A figura de Ludwig van Beethoven marcou uma época de transformação. A sua última sinfonia, escrita entre 1822 e 1824, revela diversas tendências nesse processo. Motivada por uma encomenda da Philharmonic Society de Londres, a obra foi estreada no Theater am Kärntnertor, em Viena, e dedicada a Frederico Guilherme III, rei da Prússia. Beethoven recapitulou os moldes do ideal sinfónico que contribuiu para estabelecer, enriquecendo-os com solistas e coro no andamento final. Assim, condensa vários elementos do Classicismo tardio, como a expansão tímbrica e numérica da orquestra e a influência da música coral usada para educar e galvanizar multidões nos anos que se seguiram à Revolução Francesa. Para isso, Beethoven selecionou um poema de Friedrich Schiller que o assombrava desde a juventude. O “Hino à alegria” promove uma mensagem de igualdade e fraternidade cara ao compositor, que comunga da herança liberal da Revolução Francesa promovida por Schiller, ligando a educação das pessoas à arte.
O andamento inicial é uma forma sonata que se materializa a partir de uma pequena célula descendente dominada pela ambiguidade tonal. O primeiro grupo temático emerge desse caldo primordial, numa erupção afirmativa. À atmosfera tensa e trágica, com jogos de pergunta-resposta e contrastes dinâmicos, segue-se um tema lírico e contemplativo. A interação entre os dois grupos temáticos, entre a instabilidade e o estatismo, e a introdução de novos temas marcam o desenvolvimento, que prepara uma reexposição marcada pela tensão. O andamento termina com uma longa coda contrapontística que mistura elementos novos com os temas previamente apresentados.
O segundo andamento encontra-se em forma Scherzo-Trio-Scherzo. As secções extremas são marcadas pela vivacidade rítmica, em torno de uma célula percussiva, associada a um crescendo. A atmosfera contrapontística, que permeia as últimas obras de Beethoven, é aqui reforçada pelos instrumentos de bocal. O Trio é introduzido por uma textura leve, em que dominam os instrumentos de sopro. A troca de materiais e os solos destes instrumentos misturam-se com a apresentação do tema principal pelas cordas, numa passagem leve e evocativa do bucolismo. Esse momento ganha intensidade, até submergir e ralentar, preparando a reexposição da primeira secção do andamento.
O terceiro andamento apresenta e varia uma melodia lírica inspirada na vocalidade. As variações metamorfoseiam o tema principal, subdividido em duas secções. A melodia, o ritmo e a harmonia são progressivamente transformados, com o processo a ser interrompido por fanfarras percussivas.
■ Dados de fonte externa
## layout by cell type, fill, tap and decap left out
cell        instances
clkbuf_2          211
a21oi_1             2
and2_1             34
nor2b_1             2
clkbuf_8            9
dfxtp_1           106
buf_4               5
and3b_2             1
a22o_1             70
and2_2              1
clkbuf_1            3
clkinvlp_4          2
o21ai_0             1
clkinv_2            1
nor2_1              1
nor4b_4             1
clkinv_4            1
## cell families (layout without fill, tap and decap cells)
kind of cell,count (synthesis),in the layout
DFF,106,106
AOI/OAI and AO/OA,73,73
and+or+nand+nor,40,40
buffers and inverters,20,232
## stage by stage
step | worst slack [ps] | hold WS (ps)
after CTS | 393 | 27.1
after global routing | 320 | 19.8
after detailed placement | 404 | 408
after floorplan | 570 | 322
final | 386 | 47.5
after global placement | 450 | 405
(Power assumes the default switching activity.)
### src/design/codec_pkg.sv
package codec_pkg;

    //////////////////////////////////////////////////
    // control port framing
    //////////////////////////////////////////////////
    localparam int CMD_BITS  = 32;
    localparam int CCLK_DIV  = 4;
    localparam int LATCH_GAP = 8;
    localparam int CMD_COUNT = 12;

    localparam int CCLK_PHASE_W = $clog2(CCLK_DIV);
    localparam int BIT_CNT_W    = $clog2(CMD_BITS);
    localparam int GAP_CNT_W    = $clog2(LATCH_GAP);
    localparam int CMD_IDX_W    = $clog2(CMD_COUNT);

    // chip address byte: r/w in bit 0, address pins tied low
    typedef struct packed {
        logic [7:0]  chip_addr;
        logic [15:0] reg_addr;
        logic [7:0]  data;
    } codec_fields_t;

    typedef union packed {
        logic [CMD_BITS-1:0] raw;
        codec_fields_t       f;
    } codec_cmd_u;

    // three dummy writes first, clatch toggles put the codec in spi mode
    // then clocks, serial port, dac, playback mixers, hp volume, dsp run
    localparam codec_cmd_u CMD_TABLE [CMD_COUNT] = '{
        32'h00_4000_00, 32'h00_4000_00, 32'h00_4000_00,
        32'h00_4000_01, 32'h00_4015_00, 32'h00_4016_00,
        32'h00_402A_03, 32'h00_401C_21, 32'h00_401E_41,
        32'h00_4023_E7, 32'h00_4024_E7, 32'h00_40F6_01
    };

endpackage

### src/design/audio_pkg.sv
package audio_pkg;

    //////////////////////////////////////////////////
    // sample and frame types
    //////////////////////////////////////////////////
    localparam int SAMPLE_BITS = 24;

    typedef logic signed [SAMPLE_BITS-1:0] audio_sample_t;

    typedef struct packed {
        audio_sample_t left;
        audio_sample_t right;
    } audio_frame_t;

    // one full sine period, about half scale
    localparam int SINE_LEN   = 32;
    localparam int SINE_IDX_W = $clog2(SINE_LEN);

    localparam audio_sample_t SINE_TABLE [SINE_LEN] = '{
         24'sd0,        24'sd818267,   24'sd1605088,  24'sd2330229,
         24'sd2965821,  24'sd3487437,  24'sd3875033,  24'sd4113709,
         24'sd4194303,  24'sd4113709,  24'sd3875033,  24'sd3487437,
         24'sd2965821,  24'sd2330229,  24'sd1605088,  24'sd818267,
         24'sd0,       -24'sd818267,  -24'sd1605088, -24'sd2330229,
        -24'sd2965821, -24'sd3487437, -24'sd3875033, -24'sd4113709,
        -24'sd4194303, -24'sd4113709, -24'sd3875033, -24'sd3487437,
        -24'sd2965821, -24'sd2330229, -24'sd1605088, -24'sd818267
    };

    //////////////////////////////////////////////////
    // i2s timing
    //////////////////////////////////////////////////
    localparam int BCLK_DIV     = 4;
    localparam int SLOT_BITS    = 32;
    localparam int FRAME_CYCLES = BCLK_DIV * 2 * SLOT_BITS;
    localparam int FIFO_DEPTH   = 2;

    localparam int BCLK_PHASE_W = $clog2(BCLK_DIV);
    localparam int SLOT_POS_W   = $clog2(SLOT_BITS);
    localparam int FRAME_POS_W  = SLOT_POS_W + 1;
    localparam int FIFO_PTR_W   = $clog2(FIFO_DEPTH);
    localparam int FIFO_CNT_W   = $clog2(FIFO_DEPTH + 1);

endpackage

### src/design/codec_command_list.sv
`timescale 1ns/1ps

module codec_command_list (
    input  logic                  clk_soc,
    input  logic                  reset,
    input  logic                  ready,
    output codec_pkg::codec_cmd_u cmd,
    output logic                  cmd_valid,
    output logic                  init_done
);
    import codec_pkg::*;

    typedef enum logic [1:0] {
        LIST_START,
        LIST_SEND,
        LIST_DRAIN,
        LIST_DONE
    } list_state_t;

    list_state_t          state;
    logic [CMD_IDX_W-1:0] idx;

    // current table entry goes straight to the master
    assign cmd       = CMD_TABLE[idx];
    assign cmd_valid = (state == LIST_SEND);
    assign init_done = (state == LIST_DONE);

    always_ff @(posedge clk_soc or posedge reset) begin
        if (reset) begin
            state <= LIST_START;
            idx   <= '0;
        end else begin
            case (state)
                LIST_START: begin
                    state <= LIST_SEND;
                end

                // word moves on a cycle with valid and ready
                LIST_SEND: begin
                    if (ready) begin
                        if (idx == CMD_IDX_W'(CMD_COUNT - 1)) begin
                            state <= LIST_DRAIN;
                        end else begin
                            idx <= idx + 1'b1;
                        end
                    end
                end

                // last word still on the wire, wait out its latch gap
                LIST_DRAIN: begin
                    if (ready) begin
                        state <= LIST_DONE;
                    end
                end

                LIST_DONE: begin
                    state <= LIST_DONE;
                end

                default: begin
                    state <= LIST_START;
                end
            endcase
        end
    end

endmodule

### src/design/codec_spi_master.sv
`timescale 1ns/1ps

module codec_spi_master (
    input  logic                  clk_soc,
    input  logic                  reset,
    input  codec_pkg::codec_cmd_u cmd,
    input  logic                  cmd_valid,
    output logic                  ready,
    output logic                  cdata,
    output logic                  cclk,
    output logic                  clatch_n
);
    import codec_pkg::*;

    typedef enum logic [1:0] {
        SPI_IDLE,
        SPI_SHIFT,
        SPI_GAP
    } spi_state_t;

    spi_state_t              state;
    logic [CMD_BITS-1:0]     shift_reg;
    logic [CCLK_PHASE_W-1:0] phase;
    logic [BIT_CNT_W-1:0]    bit_cnt;
    logic [GAP_CNT_W-1:0]    gap_cnt;
    logic                    bit_end;

    assign ready   = (state == SPI_IDLE);
    assign bit_end = (state == SPI_SHIFT) && (phase == CCLK_PHASE_W'(CCLK_DIV - 1));

    //////////////////////////////////////////////////
    // state and pin registers
    //////////////////////////////////////////////////
    always_ff @(posedge clk_soc or posedge reset) begin
        if (reset) begin
            state    <= SPI_IDLE;
            phase    <= '0;
            bit_cnt  <= '0;
            gap_cnt  <= '0;
            clatch_n <= 1'b1;
            cclk     <= 1'b1;
            cdata    <= 1'b0;
        end else begin
            case (state)
                SPI_IDLE: begin
                    if (cmd_valid) begin
                        state    <= SPI_SHIFT;
                        phase    <= '0;
                        bit_cnt  <= '0;
                        clatch_n <= 1'b0;
                        cclk     <= 1'b0;
                        cdata    <= cmd.raw[CMD_BITS-1];
                    end
                end

                // low half then high half of each cclk period
                SPI_SHIFT: begin
                    phase <= phase + 1'b1;
                    if (phase == CCLK_PHASE_W'(CCLK_DIV / 2 - 1)) begin
                        cclk <= 1'b1;
                    end
                    if (bit_end) begin
                        if (bit_cnt == BIT_CNT_W'(CMD_BITS - 1)) begin
                            state    <= SPI_GAP;
                            gap_cnt  <= '0;
                            clatch_n <= 1'b1;
                            cdata    <= 1'b0;
                        end else begin
                            bit_cnt <= bit_cnt + 1'b1;
                            cclk    <= 1'b0;
                            cdata   <= shift_reg[CMD_BITS-2];
                        end
                    end
                end

                SPI_GAP: begin
                    gap_cnt <= gap_cnt + 1'b1;
                    if (gap_cnt == GAP_CNT_W'(LATCH_GAP - 1)) begin
                        state <= SPI_IDLE;
                    end
                end

                default: begin
                    state <= SPI_IDLE;
                end
            endcase
        end
    end

    // msb first, next bit sits in bit CMD_BITS-2
    always_ff @(posedge clk_soc) begin
        if (ready && cmd_valid) begin
            shift_reg <= cmd.raw;
        end else if (bit_end) begin
            shift_reg <= shift_reg << 1;
        end
    end

endmodule

### src/design/sine_generator.sv
`timescale 1ns/1ps

module sine_generator (
    input  logic                     clk_soc,
    input  logic                     reset,
    input  logic                     ready,
    output logic                     valid,
    output audio_pkg::audio_sample_t sample
);
    import audio_pkg::*;

    logic [SINE_IDX_W-1:0] idx;
    logic [SINE_IDX_W-1:0] idx_next;
    logic [SINE_IDX_W-1:0] rd_idx;
    logic                  take;
    logic                  load;

    assign take = valid && ready;

    // wrap at the end of the period
    assign idx_next = (idx == SINE_IDX_W'(SINE_LEN - 1)) ? '0 : idx + 1'b1;

    // before valid, keep entry 0 ready; after a transfer, fetch the next one
    assign load   = !valid || take;
    assign rd_idx = valid ? idx_next : idx;

    //////////////////////////////////////////////////
    // phase index
    //////////////////////////////////////////////////
    always_ff @(posedge clk_soc or posedge reset) begin
        if (reset) begin
            valid <= 1'b0;
            idx   <= '0;
        end else begin
            valid <= 1'b1;
            if (take) begin
                idx <= idx_next;
            end
        end
    end

    // table read, held while the i2s side is full
    always_ff @(posedge clk_soc) begin
        if (load) begin
            sample <= SINE_TABLE[rd_idx];
        end
    end

endmodule

### src/design/i2s_master.sv
`timescale 1ns/1ps

module i2s_master (
    input  logic                    clk_soc,
    input  logic                    reset,
    input  audio_pkg::audio_frame_t frame,
    input  logic                    write_frame,
    output logic                    full,
    output logic                    mclk,
    output logic                    bclk,
    output logic                    lrclk,
    output logic                    sdata
);
    import audio_pkg::*;

    audio_frame_t            fifo_mem [FIFO_DEPTH];
    logic [FIFO_PTR_W-1:0]   wr_ptr;
    logic [FIFO_PTR_W-1:0]   rd_ptr;
    logic [FIFO_CNT_W-1:0]   count;
    logic                    push;
    logic                    pop;

    logic [BCLK_PHASE_W-1:0] div;
    logic                    bclk_fall;
    logic [FRAME_POS_W-1:0]  pos;
    logic [FRAME_POS_W-1:0]  pos_next;
    logic [SLOT_POS_W-1:0]   slot_pos;
    logic                    lr_next;
    audio_frame_t            cur_frame;
    audio_sample_t           slot_sample;
    logic [SLOT_BITS-1:0]    shift_reg;

    assign full      = (count == FIFO_CNT_W'(FIFO_DEPTH));
    assign push      = write_frame && !full;
    assign bclk_fall = (div == BCLK_PHASE_W'(BCLK_DIV - 1));

    // position of the bit that starts at the coming bclk fall
    assign pos_next    = pos + 1'b1;
    assign slot_pos    = pos_next[SLOT_POS_W-1:0];
    assign lr_next     = pos_next[SLOT_POS_W];
    assign pop         = bclk_fall && (pos_next == '0) && (count != '0);
    assign slot_sample = lr_next ? cur_frame.right : cur_frame.left;

    //////////////////////////////////////////////////
    // two-frame buffer
    //////////////////////////////////////////////////
    always_ff @(posedge clk_soc or posedge reset) begin
        if (reset) begin
            wr_ptr <= '0;
            rd_ptr <= '0;
            count  <= '0;
        end else begin
            if (push) begin
                wr_ptr <= wr_ptr + 1'b1;
            end
            if (pop) begin
                rd_ptr <= rd_ptr + 1'b1;
            end
            case ({push, pop})
                2'b10:   count <= count + 1'b1;
                2'b01:   count <= count - 1'b1;
                default: count <= count;
            endcase
        end
    end

    always_ff @(posedge clk_soc) begin
        if (push) begin
            fifo_mem[wr_ptr] <= frame;
        end
    end

    //////////////////////////////////////////////////
    // clocks and serializer
    //////////////////////////////////////////////////
    // pos starts at the last slot bit so the first fall opens a left slot
    always_ff @(posedge clk_soc or posedge reset) begin
        if (reset) begin
            mclk  <= 1'b0;
            div   <= '0;
            bclk  <= 1'b0;
            lrclk <= 1'b0;
            pos   <= '1;
            sdata <= 1'b0;
        end else begin
            mclk <= ~mclk;
            div  <= div + 1'b1;
            if (div == BCLK_PHASE_W'(BCLK_DIV / 2 - 1)) begin
                bclk <= 1'b1;
            end
            if (bclk_fall) begin
                bclk  <= 1'b0;
                pos   <= pos_next;
                lrclk <= lr_next;
                // i2s delay: msb one bclk after the lrclk edge
                if (slot_pos == '0) begin
                    sdata <= 1'b0;
                end else if (slot_pos == SLOT_POS_W'(1)) begin
                    sdata <= slot_sample[SAMPLE_BITS-1];
                end else begin
                    sdata <= shift_reg[SLOT_BITS-1];
                end
            end
        end
    end

    // empty buffer at a left slot start sends silence
    always_ff @(posedge clk_soc) begin
        if (bclk_fall) begin
            if (pos_next == '0) begin
                cur_frame <= (count != '0) ? fifo_mem[rd_ptr] : '0;
            end
            if (slot_pos == SLOT_POS_W'(1)) begin
                shift_reg <= {slot_sample[SAMPLE_BITS-2:0],
                              {(SLOT_BITS - SAMPLE_BITS + 1){1'b0}}};
            end else begin
                shift_reg <= shift_reg << 1;
            end
        end
    end

endmodule

### src/design/codec_standalone_top.sv
`timescale 1ns/1ps

module codec_standalone_top (
    input  logic       clk_soc,
    input  logic       btn_c,
    input  logic       btn_d,
    input  logic       btn_l,
    input  logic       btn_r,
    input  logic       btn_u,
    input  logic [7:0] dip,
    output logic [7:0] led,
    output logic [7:0] debug,
    output logic       ac_mclk,
    output logic       ac_addr0_clatch,
    output logic       ac_addr1_cdata,
    output logic       ac_scl_cclk,
    output logic       ac_dac_sdata,
    output logic       ac_bclk,
    output logic       ac_lrclk
);
    import codec_pkg::*;
    import audio_pkg::*;

    // power-up value holds the board in reset too
    logic [5:0]    rst_cnt = '1;
    logic          reset;

    codec_cmd_u    cmd;
    logic          cmd_valid;
    logic          spi_ready;

    audio_sample_t sample;
    audio_frame_t  frame;
    logic          gen_valid;
    logic          gen_ready;
    logic          audio_full;
    logic          write_frame;

    //////////////////////////////////////////////////
    // reset stretch
    //////////////////////////////////////////////////
    always_ff @(posedge clk_soc or posedge btn_c) begin
        if (btn_c) begin
            rst_cnt <= '1;
        end else if (|rst_cnt) begin
            rst_cnt <= rst_cnt - 1'b1;
        end
    end

    assign reset = |rst_cnt;

    //////////////////////////////////////////////////
    // codec control port
    //////////////////////////////////////////////////
    // init_done is status only, no pin on this board
    codec_command_list u_cmd_list (
        .clk_soc   (clk_soc),
        .reset     (reset),
        .ready     (spi_ready),
        .cmd       (cmd),
        .cmd_valid (cmd_valid),
        .init_done ()
    );

    codec_spi_master u_spi (
        .clk_soc   (clk_soc),
        .reset     (reset),
        .cmd       (cmd),
        .cmd_valid (cmd_valid),
        .ready     (spi_ready),
        .cdata     (ac_addr1_cdata),
        .cclk      (ac_scl_cclk),
        .clatch_n  (ac_addr0_clatch)
    );

    //////////////////////////////////////////////////
    // audio path
    //////////////////////////////////////////////////
    // same sample on both channels
    assign gen_ready   = !audio_full;
    assign write_frame = gen_valid && !audio_full;
    assign frame       = '{left: sample, right: sample};

    sine_generator u_sine (
        .clk_soc (clk_soc),
        .reset   (reset),
        .ready   (gen_ready),
        .valid   (gen_valid),
        .sample  (sample)
    );

    i2s_master u_i2s (
        .clk_soc     (clk_soc),
        .reset       (reset),
        .frame       (frame),
        .write_frame (write_frame),
        .full        (audio_full),
        .mclk        (ac_mclk),
        .bclk        (ac_bclk),
        .lrclk       (ac_lrclk),
        .sdata       (ac_dac_sdata)
    );

    // board glue
    assign led   = dip & {3'b111, btn_c, btn_d, btn_l, btn_r, btn_u};
    assign debug = {reset, ac_mclk, ac_addr0_clatch, ac_addr1_cdata,
                    ac_scl_cclk, ac_dac_sdata, ac_bclk, ac_lrclk};

endmodule

### config.mk
export PLATFORM = sky130hd
export DESIGN_NAME = codec_standalone_top
export DESIGN_NICKNAME = d
export VERILOG_FILES = /design/src/design/codec_pkg.sv /design/src/design/audio_pkg.sv /design/src/design/codec_command_list.sv /design/src/design/codec_spi_master.sv /design/src/design/sine_generator.sv /design/src/design/i2s_master.sv /design/src/design/codec_standalone_top.sv
export SDC_FILE = /design/constraint.sdc
export NUM_CORES = 1
export LEC_CHECK = 0
export BUFFER_PORTS_ARGS = -buffer_cell sky130_fd_sc_hd__buf_4
export CELL_PAD_IN_SITES_DETAIL_PLACEMENT = 1
export CELL_PAD_IN_SITES_GLOBAL_PLACEMENT = 1
export CORE_AREA = 2 2 142 144
export CTS_CLUSTER_SIZE = 30
export DETAILED_ROUTE_END_ITERATION = 10
export DIE_AREA = 0 0 144 146
export GPL_ROUTABILITY_DRIVEN = 0
export HOLD_SLACK_MARGIN = 0.12
export PLACE_DENSITY = 0.9
export SLEW_MARGIN = 10
export SYNTH_ARGS = -nofsm -noshare
export SYNTH_HDL_FRONTEND = slang
export SYNTH_SLANG_ARGS = --single-unit
### constraint.sdc
create_clock -name clk_soc -period 7.45 [get_ports clk_soc]
set_input_delay 0 -clock clk_soc [delete_from_list [all_inputs] [get_ports clk_soc]]
set_output_delay 0 -clock clk_soc [all_outputs]
set_load 0.01 [all_outputs]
O final, numa forma que mistura a organização da forma sonata com tema e variações, começa de forma tensa e dramática. O tema principal, de textura de marcha e âmbito melódico curto, é apresentado pelos contrabaixos. O baixo interpreta o tema, com intervenções do coro sobre uma textura instrumental esparsa e contrapontística. Os restantes solistas fazem a sua entrada, com uma aparição tardia do soprano. Um episódio coral suspensivo prepara uma variação rústica e marcial conduzida pelo tenor, com recurso ao colorido da percussão, imitando os janízaros turcos. Uma passagem coral intensa é preparada por um longo fugato instrumental. Após uma interrupção, Beethoven lança o andamento numa fuga cinética que recapitula e mistura temas dos andamentos anteriores num final glorioso, encarnando em som as novas ideias de Humanidade propagadas pelas Luzes.